A quick Python example

Let's consider the following Python program:

import numpy as np
from matplotlib.pyplot import plot, show

def f(x):
    return x + 42

def plot_graph(x_min, x_max, N = 1000):
    # linspace samples N points evenly-spaced between xmin and xmax
    abs = np.linspace(x_min, x_max, N)
    ord = [f(x) for x in abs]
    # create a plot representing f on the segment [xmin, xmax]
    plot(abs, ord)
    # display that plot
    show()

Intuitively, we'd like to generate the following dependency graph:

flowchart TD
    A["plot_graph"]:::resolved --> B["numpy.linspace"]:::unresolved
    A --> C["f"]:::resolved
    A --> D["matplotlib.pyplot.plot"]:::unresolved
    A --> E["matplotlib.pyplot.show"]:::unresolved

    classDef resolved fill:#d6e5bd, stroke:none;
    classDef unresolved fill:#f9e1a8, stroke:none;

The functions in green are resolved, that is, we computed their dependencies. On the other hand, the functions in orange have not been resolved yet: we know they are used, but we didn't access their source code to compute their own dependencies. They are unresolved.

Worse, let's generalize a bit, and consider a case where the function f is only known at runtime:

import numpy as np
from matplotlib.pyplot import plot, show

def plot_graph(f, x_min, x_max, N = 1000):
    abs = np.linspace(x_min, x_max, N)
    ord = [f(x) for x in abs]
    plot(abs, ord)
    show()

We will still generate the same graph, except that the function f will now be unresolved. Which means, we will be searching for it in other files - we will see why in the next page.

Namespaces and classes

Note that it is important to keep the full namespace in memory (i.e. numpy.linalg instead of linalg), because two different functions may have the same name but live in different namespaces. It is also important to be aware of the aliases to resolve correctly the functions in their respective source files.

Let's give another Python example which presents the difficulty of resolving methods:

class A:
    def f(self): ...

class B(A):
    def f(self): ...

def g(x):
    x.f()

So, does g depend on A.f or B.f? Well, if you can answer this question, you should definitely let me know. For some languages, it might be possible to try to have some heuristics thanks to static typing, but it is still an unsolvable problem. For example, in Java, we can't resolve the methods at compilation time, we need to do some dynamic dispatching using virtual tables.

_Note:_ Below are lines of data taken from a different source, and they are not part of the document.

## src/rtl/sme_dom_rng_if.sv

```systemverilog
// Seed and randomness handshake bundle for the DOM guard-randomness source.
// The master side offers seed words and acknowledges consumed randomness;
// the slave side (the generator) accepts seeds and presents the rng bus.
interface sme_dom_rng_if #(
  parameter int RBITS = 96
);
  logic             seed_valid;
  logic             seed_ready;
  logic [31:0]      seed_data;
  logic             rng_valid;
  logic             rng_ack;
  logic [RBITS-1:0] rng;
  logic             reseed_req;

  modport master (
    output seed_valid, seed_data, rng_ack,
    input  seed_ready, rng_valid, rng, reseed_req
  );

  modport slave (
    input  seed_valid, seed_data, rng_ack,
    output seed_ready, rng_valid, rng, reseed_req
  );
endinterface

```

## src/rtl/sme_dom_rng.sv

```systemverilog
// Guard-randomness source for the SME DOM AND gadgets.
// A bank of K 32-bit Galois LFSRs is loaded one word per seed beat and
// stepped once per consumer acknowledge. Randomness is only exposed while
// the bank is fully seeded and within its reseed interval; otherwise the
// rng bus reads as zero and a reseed is requested. D must be at least 2.
module sme_dom_rng #(
  parameter int          D               = 3,
  parameter int          N               = 32,
  parameter int          RESEED_INTERVAL = 0,
  parameter logic [31:0] POLY            = 32'h80200003
) (
  input logic          g_clk,
  input logic          g_resetn,
  sme_dom_rng_if.slave bus
);

  localparam int RBITS = N * D * (D - 1) / 2;
  localparam int K     = (RBITS + 31) / 32;
  localparam int CW    = (RESEED_INTERVAL > 0) ? $clog2(RESEED_INTERVAL + 1) : 1;
  localparam int IW    = (K > 1) ? $clog2(K) : 1;

  typedef enum logic [1:0] {
    UNSEEDED,
    LOADING,
    RUN,
    EXHAUSTED
  } state_t;

  state_t           r_state;
  state_t           w_stateNext;
  logic [31:0]      r_lfsr [K];
  logic [IW-1:0]    r_idx;
  logic [CW-1:0]    r_count;

  logic             w_beat;
  logic             w_step;
  logic             w_lastWord;
  logic             w_limitHit;
  logic             w_valid;
  logic [IW-1:0]    w_wordSel;
  logic [CW-1:0]    w_countInc;
  logic [31:0]      w_seedWord;
  logic [K*32-1:0]  w_cat;

  // One Galois shift: feedback taps folded in whenever the bit shifted out is 1.
  function automatic logic [31:0] stepLfsr(input logic [31:0] s);
    return (s >> 1) ^ (s[0] ? POLY : 32'h0);
  endfunction

  // Seed beats always take priority over stepping; a zero seed word is
  // replaced by 1 so no LFSR can ever lock up in the all-zero state.
  always_comb begin
    w_beat     = bus.seed_valid;
    w_step     = (r_state == RUN) && bus.rng_ack && !bus.seed_valid;
    w_wordSel  = (r_state == LOADING) ? r_idx : '0;
    w_lastWord = (w_wordSel == IW'(K - 1));
    w_countInc = r_count + 1'b1;
    w_limitHit = (RESEED_INTERVAL > 0) && (w_countInc == CW'(RESEED_INTERVAL));
    w_seedWord = (bus.seed_data == 32'h0) ? 32'h1 : bus.seed_data;
  end

  // State register.
  always_ff @(posedge g_clk or negedge g_resetn) begin
    if (!g_resetn) begin
      r_state <= UNSEEDED;
    end else begin
      r_state <= w_stateNext;
    end
  end

  // Next state: any beat starts or continues a load; the final word enters RUN;
  // the ack reaching the interval limit retires the seed.
  always_comb begin
    w_stateNext = r_state;
    if (w_beat) begin
      w_stateNext = w_lastWord ? RUN : LOADING;
    end else if (w_step && w_limitHit) begin
      w_stateNext = EXHAUSTED;
    end
  end

  // LFSR bank, load index and ack counter; reset discards any partial seed.
  always_ff @(posedge g_clk or negedge g_resetn) begin
    if (!g_resetn) begin
      for (int k = 0; k < K; k++) begin
        r_lfsr[k] <= 32'h0;
      end
      r_idx   <= '0;
      r_count <= '0;
    end else if (w_beat) begin
      r_lfsr[w_wordSel] <= w_seedWord;
      r_idx             <= w_lastWord ? '0 : w_wordSel + 1'b1;
      r_count           <= '0;
    end else if (w_step) begin
      for (int k = 0; k < K; k++) begin
        r_lfsr[k] <= stepLfsr(r_lfsr[k]);
      end
      r_count <= w_countInc;
    end
  end

  // Flatten the bank with LFSR 0 in the least significant word.
  always_comb begin
    w_cat = '0;
    for (int k = 0; k < K; k++) begin
      w_cat[k*32 +: 32] = r_lfsr[k];
    end
  end

  // Outputs follow the state alone; rng is masked to zero outside RUN.
  always_comb begin
    w_valid        = (r_state == RUN);
    bus.seed_ready = 1'b1;
    bus.rng_valid  = w_valid;
    bus.reseed_req = (r_state == UNSEEDED) || (r_state == EXHAUSTED);
    bus.rng        = w_valid ? w_cat[RBITS-1:0] : '0;
  end

endmodule

```

## src/flat_wrapper.sv

```systemverilog
// flat-port wrapper written by rule: the top's interface ports become plain ports
module sme_dom_rng_flat 
#(
  parameter int          D               = 3,
  parameter int          N               = 32,
  parameter int          RESEED_INTERVAL = 0,
  parameter logic [31:0] POLY            = 32'h80200003
)
  (g_clk, g_resetn, bus_seed_valid, bus_seed_data, bus_rng_ack, bus_seed_ready, bus_rng_valid, bus_rng, bus_reseed_req);
  sme_dom_rng_if #(.RBITS(96)) bus_i ();
  input logic g_clk;
  input logic g_resetn;
  input wire logic [$bits(bus_i.seed_valid)-1:0] bus_seed_valid;
  input wire logic [$bits(bus_i.seed_data)-1:0] bus_seed_data;
  input wire logic [$bits(bus_i.rng_ack)-1:0] bus_rng_ack;
  output wire logic [$bits(bus_i.seed_ready)-1:0] bus_seed_ready;
  output wire logic [$bits(bus_i.rng_valid)-1:0] bus_rng_valid;
  output wire logic [$bits(bus_i.rng)-1:0] bus_rng;
  output wire logic [$bits(bus_i.reseed_req)-1:0] bus_reseed_req;
  assign bus_i.seed_valid = bus_seed_valid;
  assign bus_i.seed_data = bus_seed_data;
  assign bus_i.rng_ack = bus_rng_ack;
  assign bus_seed_ready = bus_i.seed_ready;
  assign bus_rng_valid = bus_i.rng_valid;
  assign bus_rng = bus_i.rng;
  assign bus_reseed_req = bus_i.reseed_req;
  sme_dom_rng #(.D(D), .N(N), .RESEED_INTERVAL(RESEED_INTERVAL), .POLY(POLY)) u_core (.g_clk(g_clk), .g_resetn(g_resetn), .bus(bus_i));
endmodule
```

## config.mk

```make
export PLATFORM = sky130hd
export DESIGN_NAME = sme_dom_rng_flat
export DESIGN_NICKNAME = d
export VERILOG_FILES = /design/src/rtl/sme_dom_rng_if.sv /design/src/rtl/sme_dom_rng.sv /design/src/flat_wrapper.sv
export SDC_FILE = /design/constraint.sdc
export NUM_CORES = 1
export LEC_CHECK = 0
export ABC_CLOCK_PERIOD_IN_PS = 1450
export BUFFER_PORTS_ARGS = -buffer_cell sky130_fd_sc_hd__buf_2
export CORE_MARGIN = 3
export CORE_UTILIZATION = 48
export DETAILED_ROUTE_END_ITERATION = 7
export PLACE_DENSITY_LB_ADDON = 0.05
export SLEW_MARGIN = 10
export SYNTH_ARGS = -nofsm -noshare
export SYNTH_HDL_FRONTEND = slang
export SYNTH_SLANG_ARGS = --single-unit
export TNS_END_PERCENT = 30
```

## constraint.sdc

```tcl
create_clock -name g_clk -period 1.45 [get_ports g_clk]
set_input_delay 0.29 -clock g_clk [delete_from_list [all_inputs] [get_ports g_clk]]
set_output_delay 0.29 -clock g_clk [all_outputs]
set_load 0.01 [all_outputs]
```

==> impl_metrics.yaml, run 1 <==
status:
  outcome: "finished with violations"
  failed_checks: "setup timing"
die:
  initial_core_util_pct: 50.47
  io-pin-count: 135
  rows: 37
  dieArea_um2: 12400
  die_h_um: 111.4
  fp.dieW_um: 111.4
  coreArea_um2: 10560
power_and_ir_drop:
  pwr-share-clk_pct: 16.3
  p_seq_share_pct: 46.2
  p_per_area_nw_per_um2: 1553
  p_leak_nw: 3.611
  switching_share_pct: 38.52
  p_sw_mw: 4.343
  ir_drop_mv: 0.7698
  internal_power_mw: 6.933
  power.total_mw: 11.28
  power_frac_comb_pct: 37.5
logic_synthesis:
  synth_fp_nets: 613
  yosysTopAreaCellShare_pct: 46.97
  ys_types: 38
  ys_warn_count: 0
  ys_ff_latch: 100
  ys_async_sr_fraction_pct: 100.0
  synth_edf_count: 0
  synth_area_per_cell_um2: 9.265
  synth_area_leaders: "dfrtp_1, and2_1, nand2_1"
  synth_top_area_cell: "dfrtp_1"
  syn_inst: 575
  netlist_area_um2: 5328
  seq_area_frac_synth_pct: 46.97
  ys.flop_type: "dfrtp_1"
global_routing:
  grt_max_degree: 35
  antenna_found_initial: 0
  grt_pass1_wl_mm: 26.38
  overflow: 0
  grt_usage_pct: 26.07
  grt_pass1_vias: 4945
routing:
  dr_wl_met3_mm: 1.020
  vias: 4900
  drt_iter0_drc: 316
  wirelength_mm: 16.54
  first_pass_iters: 5
  top_layer: "met4"
  viasPerCell: 5.518
  drc: 0
  wl_met2_mm: 7.751
  final_antenna_net_count: 0
  wire_per_inst_um: 18.63
  wl_met1_mm: 7.444
cts:
  numCtsBuffers: 9
  h-tree-depth: 3
  cts_tree: "built"
  path_clk_slew_ps: 100
  root_buffer: "clkbuf_8"
  clock-sinks: 100
  insertion_delay_ps: 370
  clockBufferDepth: 2
place:
  place_congestion: 0.8748
  port_buffers: 133
  dpl_cell_area_um2: 6555
  dp_hpwl_mm: 11.19
  post-place-ws_ps: -265.2
cells_and_area:
  stdcell_area_um2: 7262
  diodes: 0
  nFillCells: 840
  drive_gt1_share_pct: 38.03
  finalNetCount: 785
  area_delta_synth_final_pct: 36.31
timing:
  max_freq_ghz: 0.5378
  fin_crit_ps: 1859
  fin_skew_ps: 16.86
  fin_ws_ps: -409.4
  finalHoldViolations: 0
  maxSlewViolCount: 0
  setup_viol: 196
  period_share_pct: 128.2
  rsz0062_at_grt: "true"
  setup_tns_ps: -52030
worst_setup_path:
  critPathMaxFanout: 10
  critPathLaunchType: "register"
  crit_path_end_kind: "primary output"
  path_class: "register to primary output"
  reg2reg_slack_ps: -270
  critPathRequiredTime_ps: 1160
  cp.arrival_ps: 1570
worst_hold_path:
  min_path_type: "primary input to register"
flow_run:
  cap_violations: 0
state kept, by name (all words and copies together) (netlist names):
register / cells
u_core.r_lfsr: 96
u_core.r_state: 2
u_core.r_idx: 2
power by group through the flow:
| stage | logic (mW) | registers (mW) | clock network, mW |
|---|---|---|---|
| floorplan | 2.74 | 4.76 | 0 |
| global placement | 3.63 | 5.14 | 0 |
| global route | 4.69 | 5.36 | 1.96 |
| finish | 4.23 | 5.21 | 1.84 |
| CTS | 4.02 | 5.14 | 1.85 |
| detailed placement | 3.77 | 5.16 | 0 |
repair_timing:
item                       CTS  global route
hold endpoints to repair     8             0
buffers inserted             5             3
pin swaps                   39             5
setup endpoints to repair  195           197
gates cloned                 2             2
gates resized for setup     54            27
hold buffers                 1             0
final timing paths:
check / start / end / depth (start not counted)
setup / recovery: u_core.r_state[1]$_DFFE_PN0P_ / bus_rng[17] / 5
hold / removal: bus_seed_data[6] / u_core.r_lfsr[6]$_DFFE_PN0P_ / 3
setup reg to reg: u_core.r_state[0]$_DFFE_PN0P_ / u_core.r_lfsr[32]$_DFFE_PN0P_ / 7
hold reg to reg: u_core.r_lfsr[61]$_DFFE_PN0P_ / u_core.r_lfsr[61]$_DFFE_PN0P_ / 2
max in group asynchronous: g_resetn / u_core.r_lfsr[39]$_DFFE_PN0P_ / 4
min in group asynchronous: g_resetn / u_core.r_lfsr[27]$_DFFE_PN0P_ / 2
synthesized netlist by cell type, types with 2 or more instances:
cell and count:
buf_2 20, a21o_1 2, nor2b_1 29, o21ai_1 3, ha_1 2, o221ai_1 2, o21a_1 29, nand3_1 3
buf_4 2, o21ai_0 3, nor2_1 2, buf_6 5, a31oi_1 2, nor4_1 7, xnor2_1 2, and2_1 96
inv_1 6, a21oi_1 3, dfrtp_1 100, xor2_1 5, nand2_1 130, a22oi_1 60, and4b_1 2, clkbuf_1 18
o22a_1 29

When encountering the kind of situation described above, unidep will pick one the candidate functions (here A.f and B.f) according to some heuristics.

So, are we doomed?

Kinda.

But let us not give in to despair. We won't be able to generate statically a perfect call graph of functions, sure. But we are allowed to hope that, in practice, it will give significantly good enough results to be used. Especially because unidep was initially built to visualize dependencies between files (in one huge project which doesn't use that kind of trick ~~wdym unidep is an over engineered hobby project?~~).